GIVEN DATA:
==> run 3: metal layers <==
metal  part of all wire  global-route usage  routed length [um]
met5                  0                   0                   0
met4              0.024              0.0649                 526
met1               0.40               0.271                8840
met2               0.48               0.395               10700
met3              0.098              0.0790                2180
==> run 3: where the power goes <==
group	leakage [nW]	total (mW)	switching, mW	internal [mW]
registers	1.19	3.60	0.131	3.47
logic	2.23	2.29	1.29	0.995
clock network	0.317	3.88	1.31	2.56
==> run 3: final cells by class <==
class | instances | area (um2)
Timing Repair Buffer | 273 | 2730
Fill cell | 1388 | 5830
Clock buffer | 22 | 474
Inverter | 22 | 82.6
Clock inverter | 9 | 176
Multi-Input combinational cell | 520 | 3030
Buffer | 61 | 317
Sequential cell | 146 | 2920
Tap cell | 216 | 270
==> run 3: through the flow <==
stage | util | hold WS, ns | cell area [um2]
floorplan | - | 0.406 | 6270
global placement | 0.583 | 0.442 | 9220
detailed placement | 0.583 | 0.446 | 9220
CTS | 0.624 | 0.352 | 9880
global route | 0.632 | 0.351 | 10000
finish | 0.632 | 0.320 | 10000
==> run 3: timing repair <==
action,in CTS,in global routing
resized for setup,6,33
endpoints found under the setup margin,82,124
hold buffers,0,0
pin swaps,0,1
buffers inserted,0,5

* * *

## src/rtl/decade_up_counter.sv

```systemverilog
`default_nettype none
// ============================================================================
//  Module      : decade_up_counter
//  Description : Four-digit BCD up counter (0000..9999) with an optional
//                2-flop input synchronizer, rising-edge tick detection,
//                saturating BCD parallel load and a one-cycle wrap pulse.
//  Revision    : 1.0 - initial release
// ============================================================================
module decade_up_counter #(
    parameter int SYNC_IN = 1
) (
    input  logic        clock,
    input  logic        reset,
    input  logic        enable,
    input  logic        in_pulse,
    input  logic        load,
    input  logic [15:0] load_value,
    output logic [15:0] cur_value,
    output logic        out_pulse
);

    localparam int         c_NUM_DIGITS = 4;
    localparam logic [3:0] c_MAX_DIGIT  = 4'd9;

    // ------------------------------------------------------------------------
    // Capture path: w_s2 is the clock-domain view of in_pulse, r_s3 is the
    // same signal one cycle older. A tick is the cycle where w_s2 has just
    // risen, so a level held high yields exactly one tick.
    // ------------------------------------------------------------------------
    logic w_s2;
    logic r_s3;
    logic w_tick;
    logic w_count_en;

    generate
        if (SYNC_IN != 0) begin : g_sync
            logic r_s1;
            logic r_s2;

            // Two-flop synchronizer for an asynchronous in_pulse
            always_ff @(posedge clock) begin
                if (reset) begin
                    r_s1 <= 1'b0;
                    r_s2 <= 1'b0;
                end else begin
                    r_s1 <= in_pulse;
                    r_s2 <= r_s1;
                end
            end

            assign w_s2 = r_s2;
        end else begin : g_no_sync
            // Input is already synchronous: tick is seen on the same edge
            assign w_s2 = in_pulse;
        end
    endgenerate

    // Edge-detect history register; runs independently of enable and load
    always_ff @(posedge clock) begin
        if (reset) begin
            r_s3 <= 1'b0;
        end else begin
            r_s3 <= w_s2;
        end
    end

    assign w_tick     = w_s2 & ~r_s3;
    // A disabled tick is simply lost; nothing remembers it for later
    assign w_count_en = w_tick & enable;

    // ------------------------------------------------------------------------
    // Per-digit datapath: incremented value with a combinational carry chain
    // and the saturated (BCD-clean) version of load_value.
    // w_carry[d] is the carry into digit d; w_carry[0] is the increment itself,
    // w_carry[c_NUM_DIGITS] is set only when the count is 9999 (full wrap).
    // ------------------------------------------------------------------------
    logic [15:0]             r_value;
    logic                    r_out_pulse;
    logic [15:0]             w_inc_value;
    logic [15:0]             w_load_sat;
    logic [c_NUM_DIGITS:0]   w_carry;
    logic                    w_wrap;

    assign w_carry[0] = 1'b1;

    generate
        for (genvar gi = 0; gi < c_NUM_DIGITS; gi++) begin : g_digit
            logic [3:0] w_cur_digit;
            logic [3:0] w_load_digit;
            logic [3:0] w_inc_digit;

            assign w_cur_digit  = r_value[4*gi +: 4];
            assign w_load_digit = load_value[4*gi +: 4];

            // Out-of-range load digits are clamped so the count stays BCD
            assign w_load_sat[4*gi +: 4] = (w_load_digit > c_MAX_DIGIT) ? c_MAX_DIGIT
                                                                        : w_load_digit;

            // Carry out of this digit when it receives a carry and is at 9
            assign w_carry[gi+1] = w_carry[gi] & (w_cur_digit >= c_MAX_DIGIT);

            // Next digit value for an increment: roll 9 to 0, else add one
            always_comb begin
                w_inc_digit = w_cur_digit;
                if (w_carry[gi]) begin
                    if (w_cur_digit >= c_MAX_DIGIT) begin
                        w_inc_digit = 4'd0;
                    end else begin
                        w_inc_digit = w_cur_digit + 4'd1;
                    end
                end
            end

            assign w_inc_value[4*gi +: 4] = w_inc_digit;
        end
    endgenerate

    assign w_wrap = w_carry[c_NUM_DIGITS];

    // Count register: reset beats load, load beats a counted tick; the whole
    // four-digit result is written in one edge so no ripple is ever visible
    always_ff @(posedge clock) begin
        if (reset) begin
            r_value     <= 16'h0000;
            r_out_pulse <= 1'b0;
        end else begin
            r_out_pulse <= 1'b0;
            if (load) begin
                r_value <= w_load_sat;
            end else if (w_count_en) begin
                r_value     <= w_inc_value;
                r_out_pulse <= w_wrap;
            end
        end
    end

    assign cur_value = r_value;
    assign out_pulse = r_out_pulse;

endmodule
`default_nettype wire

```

WHAT THIS TASK INVOLVES: Could you please find every line of the listing above holding the string "global" and copy it?

RESULT OF THE EXERCISE:
metal  part of all wire  global-route usage  routed length [um]
global placement | 0.583 | 0.442 | 9220
global route | 0.632 | 0.351 | 10000
action,in CTS,in global routing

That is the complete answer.